*** Data provided Section Begins ***

===== src/hdl/id_settings.svh =====
// RV64 with 32 integer registers and three downstream stages is assumed throughout
`ifndef ID_SETTINGS_SVH
`define ID_SETTINGS_SVH

// data path and pc width
`define ID_XLEN 64

// fetched instruction word
`define ID_INST_WD 32

// register index width and count
`define ID_GPR_ADDR_WD 5
`define ID_GPR_NUM 32

// es, ms and ws destination compares
`define ID_HAZ_STAGES 3

// a width of 64 is what the immediate sign extension
// in the decoder is sized against
// keep ID_GPR_NUM equal to 2**ID_GPR_ADDR_WD

`endif


===== src/hdl/id_pkg.sv =====
// shared types for the decode stage and only the kept RV64 integer subset has encodings here
`include "id_settings.svh"

package id_pkg;

  typedef logic [`ID_INST_WD-1:0] inst_t;
  typedef logic [`ID_XLEN-1:0] pc_t;
  typedef logic [`ID_XLEN-1:0] xdata_t;
  typedef logic [`ID_GPR_ADDR_WD-1:0] gpr_addr_t;

  // alu operation sent to execute
  typedef enum logic [1:0] {
    ALU_ADD    = 2'd0,
    ALU_SUB    = 2'd1,
    ALU_PASS_B = 2'd2
  } alu_op_e;

  typedef enum logic {
    SRC1_REG  = 1'b0,
    SRC1_ZERO = 1'b1 // lui
  } src1_sel_e;

  typedef enum logic {
    SRC2_REG = 1'b0,
    SRC2_IMM = 1'b1
  } src2_sel_e;

  typedef logic [2:0] br_func_t;

  localparam br_func_t F3_BEQ  = 3'b000;
  localparam br_func_t F3_BNE  = 3'b001;
  localparam br_func_t F3_BLT  = 3'b100;
  localparam br_func_t F3_BGE  = 3'b101;
  localparam br_func_t F3_BLTU = 3'b110;
  localparam br_func_t F3_BGEU = 3'b111;

  localparam logic [2:0] F3_ADD_SUB = 3'b000; // also addi
  localparam logic [6:0] F7_ADD     = 7'b0000000;
  localparam logic [6:0] F7_SUB     = 7'b0100000;

  typedef enum logic [6:0] {
    OPC_OP     = 7'b0110011,
    OPC_OP_IMM = 7'b0010011,
    OPC_LUI    = 7'b0110111,
    OPC_BRANCH = 7'b1100011
  } opcode_e;

endpackage
<file path="src/dcache_config.svh">
`ifndef DCACHE_CONFIG_SVH
`define DCACHE_CONFIG_SVH

// byte address width of the load/store unit
`define DCACHE_ADDR_WIDTH 32

// one line is four 32-bit words
`define DCACHE_LINE_BYTES 16

// small on purpose, so a short trace can force evictions
`define DCACHE_NSET 16

`define DCACHE_NWAY 2

// victim choice
`define DCACHE_LFSR_WIDTH 16

`endif

</file>
<file path="src/dcache_addr_pkg.sv">
`include "dcache_config.svh"

package dcache_addr_pkg;

    localparam int OFFSET_W = $clog2(`DCACHE_LINE_BYTES);
    localparam int INDEX_W = $clog2(`DCACHE_NSET);
    localparam int TAG_W = `DCACHE_ADDR_WIDTH - INDEX_W - OFFSET_W;

    // byte address as seen by the cpu and the memory port
    typedef logic [`DCACHE_ADDR_WIDTH-1:0] addr_t;

    typedef logic [31:0] word_t;

    typedef logic [8*`DCACHE_LINE_BYTES-1:0] line_t;

    // one enable per byte of a line
    typedef logic [`DCACHE_LINE_BYTES-1:0] line_be_t;

    // address fields, msb to lsb: tag, index, offset
    typedef logic [TAG_W-1:0] tag_t;
    typedef logic [INDEX_W-1:0] index_t;
    typedef logic [OFFSET_W-1:0] offset_t;

endpackage

</file>
<file path="src/dcache_ctrl_pkg.sv">
`include "dcache_config.svh"

package dcache_ctrl_pkg;

    // all zero on a load
    typedef logic [3:0] wstrb_t;

    typedef logic [$clog2(`DCACHE_NWAY)-1:0] way_t;

    typedef logic [`DCACHE_LFSR_WIDTH-1:0] lfsr_t;

    typedef enum logic [1:0] {
        IDLE,
        WRITEBACK,
        REFILL_REQ,
        REFILL_WAIT
    } miss_state_e;

endpackage

</file>
<file path="src/dcache_way_ram.sv">
`include "dcache_config.svh"

module dcache_way_ram
    import dcache_addr_pkg::*;
(
    input  logic     clk,
    input  logic     rst,
    input  logic     rd_en_i,
    input  index_t   rd_index_i,
    input  index_t   wr_index_i,
    input  logic     tag_we_i,
    input  tag_t     tag_wdata_i,
    input  logic     valid_wdata_i,
    input  logic     dirty_wdata_i,
    input  line_be_t data_be_i,
    input  line_t    data_wdata_i,
    output tag_t     tag_o,
    output logic     valid_o,
    output logic     dirty_o,
    output line_t    data_o
);

    tag_t       tag_mem   [`DCACHE_NSET];
    logic       valid_mem [`DCACHE_NSET];
    logic       dirty_mem [`DCACHE_NSET];
    logic [7:0] data_mem  [`DCACHE_NSET][`DCACHE_LINE_BYTES];

    always_ff @(posedge clk) begin
        if (tag_we_i) begin
            tag_mem[wr_index_i] <= tag_wdata_i;
            valid_mem[wr_index_i] <= valid_wdata_i;
            dirty_mem[wr_index_i] <= dirty_wdata_i;
        end
        for (int b = 0; b < `DCACHE_LINE_BYTES; b++) begin
            if (data_be_i[b]) begin
                data_mem[wr_index_i][b] <= data_wdata_i[b*8 +: 8];
            end
        end
    end

    // outputs hold while the pipeline is stalled
    always_ff @(posedge clk) begin
        if (rd_en_i) begin
            tag_o <= tag_mem[rd_index_i];
            valid_o <= valid_mem[rd_index_i];
            dirty_o <= dirty_mem[rd_index_i];
            for (int b = 0; b < `DCACHE_LINE_BYTES; b++) begin
                data_o[b*8 +: 8] <= data_mem[rd_index_i][b];
            end
        end
    end

    // control state in the parent has settled one edge into reset
    assert property (@(posedge clk) rst ##1 rst |-> !tag_we_i && data_be_i == '0)
        else $error("way array written during reset");

endmodule

</file>
<file path="src/dcache_store_merge.sv">
module dcache_store_merge
    import dcache_addr_pkg::*;
    import dcache_ctrl_pkg::*;
(
    input  line_t    line_i,
    input  offset_t  offset_i,
    input  wstrb_t   wstrb_i,
    input  word_t    wdata_i,
    output line_t    line_o,
    output line_be_t line_be_o
);

    localparam int WORD_BYTES = $bits(wstrb_t);
    localparam int LINE_WORDS = $bits(line_be_t) / WORD_BYTES;
    localparam int SEL_W = $clog2(LINE_WORDS);

    logic [SEL_W-1:0] word_sel;

    // word slot from the upper offset bits
    assign word_sel = offset_i[$bits(offset_t)-1 -: SEL_W];

    always_comb begin
        line_be_o = '0;
        line_be_o[word_sel*WORD_BYTES +: WORD_BYTES] = wstrb_i;
        for (int b = 0; b < $bits(line_be_t); b++) begin
            // store data is lane aligned, so every slot sees the same word
            if (line_be_o[b]) begin
                line_o[b*8 +: 8] = wdata_i[(b % WORD_BYTES)*8 +: 8];
            end else begin
                line_o[b*8 +: 8] = line_i[b*8 +: 8];
            end
        end
    end

    // byte, aligned halfword or full word only
    always_comb begin
        assert final ($isunknown(wstrb_i) || wstrb_i inside {
            4'b0000, 4'b0001, 4'b0010, 4'b0100, 4'b1000,
            4'b0011, 4'b1100, 4'b1111
        })
            else $error("illegal store strobe %b", wstrb_i);
    end

endmodule

</file>
<file path="src/dcache_miss_ctrl.sv">
module dcache_miss_ctrl
    import dcache_addr_pkg::*;
    import dcache_ctrl_pkg::*;
(
    input  logic   clk,
    input  logic   rst,
    input  logic   miss_i,
    input  logic   victim_dirty_i,
    input  tag_t   victim_tag_i,
    input  index_t index_i,
    input  addr_t  line_addr_i,
    input  logic   mem_rd_valid_i,
    output logic   busy_o,
    output logic   refill_o,
    output way_t   victim_way_o,
    output logic   mem_rd_req_o,
    output addr_t  mem_rd_addr_o,
    output logic   mem_wr_req_o,
    output addr_t  mem_wr_addr_o
);

    localparam int LFSR_W = $bits(lfsr_t);

    miss_state_e state;
    miss_state_e next_state;
    lfsr_t       lfsr;
    way_t        victim_way_q;

    // x^16 + x^14 + x^13 + x^11 + 1, free running
    always_ff @(posedge clk) begin
        if (rst) begin
            lfsr <= lfsr_t'(16'hace1);
        end else begin
            lfsr <= {lfsr[LFSR_W-2:0], lfsr[15] ^ lfsr[13] ^ lfsr[12] ^ lfsr[10]};
        end
    end

    always_ff @(posedge clk) begin
        if (rst) begin
            state <= IDLE;
        end else begin
            state <= next_state;
        end
    end

    always_comb begin
        next_state = state;
        case (state)
            IDLE: begin
                if (miss_i) begin
                    next_state = WRITEBACK;
                end
            end
            // victim tag and dirty bit are valid here, one cycle after the choice
            WRITEBACK: begin
                next_state = REFILL_REQ;
            end
            REFILL_REQ: begin
                next_state = REFILL_WAIT;
            end
            REFILL_WAIT: begin
                if (mem_rd_valid_i) begin
                    next_state = IDLE;
                end
            end
            default: begin
                next_state = IDLE;
            end
        endcase
    end

    // victim is fixed for the whole miss
    always_ff @(posedge clk) begin
        if (rst) begin
            victim_way_q <= '0;
        end else if (state == IDLE && miss_i) begin
            victim_way_q <= lfsr[$bits(way_t)-1:0];
        end
    end

    assign busy_o = state != IDLE;
    assign victim_way_o = victim_way_q;

    // clean victims are dropped without a memory write
    assign mem_wr_req_o = state == WRITEBACK && victim_dirty_i;
    assign mem_wr_addr_o = {victim_tag_i, index_i, offset_t'(0)};

    assign mem_rd_req_o = state == REFILL_REQ;
    assign mem_rd_addr_o = line_addr_i;

    assign refill_o = state == REFILL_WAIT && mem_rd_valid_i;

    assert property (@(posedge clk) disable iff (rst) mem_rd_valid_i |-> state == REFILL_WAIT)
        else $error("refill data without an outstanding read");

endmodule

</file>
<file path="src/dcache_top.sv">
`include "dcache_config.svh"

module dcache_top
    import dcache_addr_pkg::*;
    import dcache_ctrl_pkg::*;
(
    input  logic   clk,
    input  logic   rst,
    input  logic   req_valid_i,
    input  addr_t  req_addr_i,
    input  wstrb_t req_wstrb_i,
    input  word_t  req_wdata_i,
    output logic   ready_o,
    output logic   resp_valid_o,
    output word_t  resp_rdata_o,
    output logic   mem_rd_req_o,
    output addr_t  mem_rd_addr_o,
    input  logic   mem_rd_valid_i,
    input  line_t  mem_rd_line_i,
    output logic   mem_wr_req_o,
    output addr_t  mem_wr_addr_o,
    output line_t  mem_wr_line_o
);

    localparam int NWAY = `DCACHE_NWAY;
    localparam int WORD_LSB = $clog2($bits(word_t) / 8);

    logic    accept;
    index_t  req_index;
    logic    p2_valid;
    addr_t   p2_addr;
    wstrb_t  p2_wstrb;
    word_t   p2_wdata;
    tag_t    p2_tag;
    index_t  p2_index;
    offset_t p2_offset;

    tag_t  way_tag   [NWAY];
    logic  way_valid [NWAY];
    logic  way_dirty [NWAY];
    line_t way_data  [NWAY];

    logic [NWAY-1:0] hit_way;
    way_t     hit_idx;
    line_t    hit_line;
    logic     hit_valid;
    logic     store_hit;
    logic     miss;
    line_t    hit_merged;
    line_be_t hit_be;
    line_t    refill_merged;

    logic     sweep_on;
    logic     sweep_done;
    index_t   sweep_cnt;
    logic     busy;
    logic     refill;
    way_t     victim_way;
    logic     victim_dirty;
    tag_t     victim_tag;
    logic     wr_en;
    way_t     wr_way;
    index_t   wr_index;
    line_t    wr_line;
    line_be_t wr_be;
    logic     dirty_wdata;
    line_t    resp_line;
    word_t    resp_word;

    assign req_index = req_addr_i[OFFSET_W +: INDEX_W];
    assign p2_tag = p2_addr[OFFSET_W+INDEX_W +: TAG_W];
    assign p2_index = p2_addr[OFFSET_W +: INDEX_W];
    assign p2_offset = p2_addr[OFFSET_W-1:0];

    always_comb begin
        hit_way = '0;
        hit_idx = '0;
        hit_line = way_data[0];
        for (int w = 0; w < NWAY; w++) begin
            hit_way[w] = way_valid[w] && way_tag[w] == p2_tag;
            if (hit_way[w]) begin
                hit_idx = way_t'(w);
                hit_line = way_data[w];
            end
        end
    end

    assign hit_valid = p2_valid && |hit_way;
    assign store_hit = hit_valid && p2_wstrb != '0;
    assign miss = p2_valid && !(|hit_way);

    // a store hit writes the arrays at the end of its compare cycle
    assign ready_o = sweep_done && !busy && !miss && !store_hit;
    assign accept = req_valid_i && ready_o;

    // a missing request stays here until its refill returns
    always_ff @(posedge clk) begin
        if (rst) begin
            p2_valid <= 1'b0;
        end else if (ready_o) begin
            p2_valid <= req_valid_i;
        end else if (store_hit || refill) begin
            p2_valid <= 1'b0;
        end
    end

    always_ff @(posedge clk) begin
        if (accept) begin
            p2_addr <= req_addr_i;
            p2_wstrb <= req_wstrb_i;
            p2_wdata <= req_wdata_i;
        end
    end

    // clears every valid bit, one set per cycle once reset is released
    always_ff @(posedge clk) begin
        if (rst) begin
            sweep_on <= 1'b0;
            sweep_done <= 1'b0;
            sweep_cnt <= '0;
        end else if (!sweep_done) begin
            sweep_on <= 1'b1;
            if (sweep_on) begin
                sweep_cnt <= sweep_cnt + 1'b1;
                if (sweep_cnt == index_t'(`DCACHE_NSET - 1)) begin
                    sweep_on <= 1'b0;
                    sweep_done <= 1'b1;
                end
            end
        end
    end

    assign wr_en = store_hit || refill;
    assign wr_way = refill ? victim_way : hit_idx;
    assign wr_line = refill ? refill_merged : hit_merged;
    assign wr_be = refill ? '1 : hit_be;
    assign wr_index = sweep_on ? sweep_cnt : p2_index;
    assign dirty_wdata = !sweep_on && p2_wstrb != '0;

    for (genvar w = 0; w < NWAY; w++) begin : g_way
        logic sel;

        assign sel = wr_en && wr_way == way_t'(w);

        dcache_way_ram u_way_ram (
            .clk          (clk),
            .rst          (rst),
            .rd_en_i      (accept),
            .rd_index_i   (req_index),
            .wr_index_i   (wr_index),
            .tag_we_i     (sweep_on || sel),
            .tag_wdata_i  (p2_tag),
            .valid_wdata_i(!sweep_on),
            .dirty_wdata_i(dirty_wdata),
            .data_be_i    (sel ? wr_be : '0),
            .data_wdata_i (wr_line),
            .tag_o        (way_tag[w]),
            .valid_o      (way_valid[w]),
            .dirty_o      (way_dirty[w]),
            .data_o       (way_data[w])
        );
    end

    dcache_store_merge u_hit_merge (
        .line_i   (hit_line),
        .offset_i (p2_offset),
        .wstrb_i  (p2_wstrb),
        .wdata_i  (p2_wdata),
        .line_o   (hit_merged),
        .line_be_o(hit_be)
    );

    // all bytes of a refill are written, so the enables are not needed
    dcache_store_merge u_refill_merge (
        .line_i   (mem_rd_line_i),
        .offset_i (p2_offset),
        .wstrb_i  (p2_wstrb),
        .wdata_i  (p2_wdata),
        .line_o   (refill_merged),
        .line_be_o()
    );

    assign victim_dirty = way_valid[victim_way] && way_dirty[victim_way];
    assign victim_tag = way_tag[victim_way];
    assign mem_wr_line_o = way_data[victim_way];

    dcache_miss_ctrl u_miss_ctrl (
        .clk           (clk),
        .rst           (rst),
        .miss_i        (miss),
        .victim_dirty_i(victim_dirty),
        .victim_tag_i  (victim_tag),
        .index_i       (p2_index),
        .line_addr_i   ({p2_tag, p2_index, offset_t'(0)}),
        .mem_rd_valid_i(mem_rd_valid_i),
        .busy_o        (busy),
        .refill_o      (refill),
        .victim_way_o  (victim_way),
        .mem_rd_req_o  (mem_rd_req_o),
        .mem_rd_addr_o (mem_rd_addr_o),
        .mem_wr_req_o  (mem_wr_req_o),
        .mem_wr_addr_o (mem_wr_addr_o)
    );

    // loads answer from the hit way, or straight from the returning line
    assign resp_valid_o = hit_valid || refill;
    assign resp_line = refill ? mem_rd_line_i : hit_line;
    assign resp_word = resp_line[p2_offset[OFFSET_W-1:WORD_LSB]*$bits(word_t) +: $bits(word_t)];
    assign resp_rdata_o = (resp_valid_o && p2_wstrb == '0) ? resp_word : '0;

    assert property (@(posedge clk) disable iff (rst) !(req_valid_i && !ready_o))
        else $error("request offered while the cache is stalled");

endmodule

</file>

*** Data provided Section Ends ***

Copy each line, exactly, that falls between the line containing "assert property (@(posedge clk) disable iff (rst) !(req_valid_i" and the end of the entries, both included.

    assert property (@(posedge clk) disable iff (rst) !(req_valid_i && !ready_o))
        else $error("request offered while the cache is stalled");

endmodule

</file>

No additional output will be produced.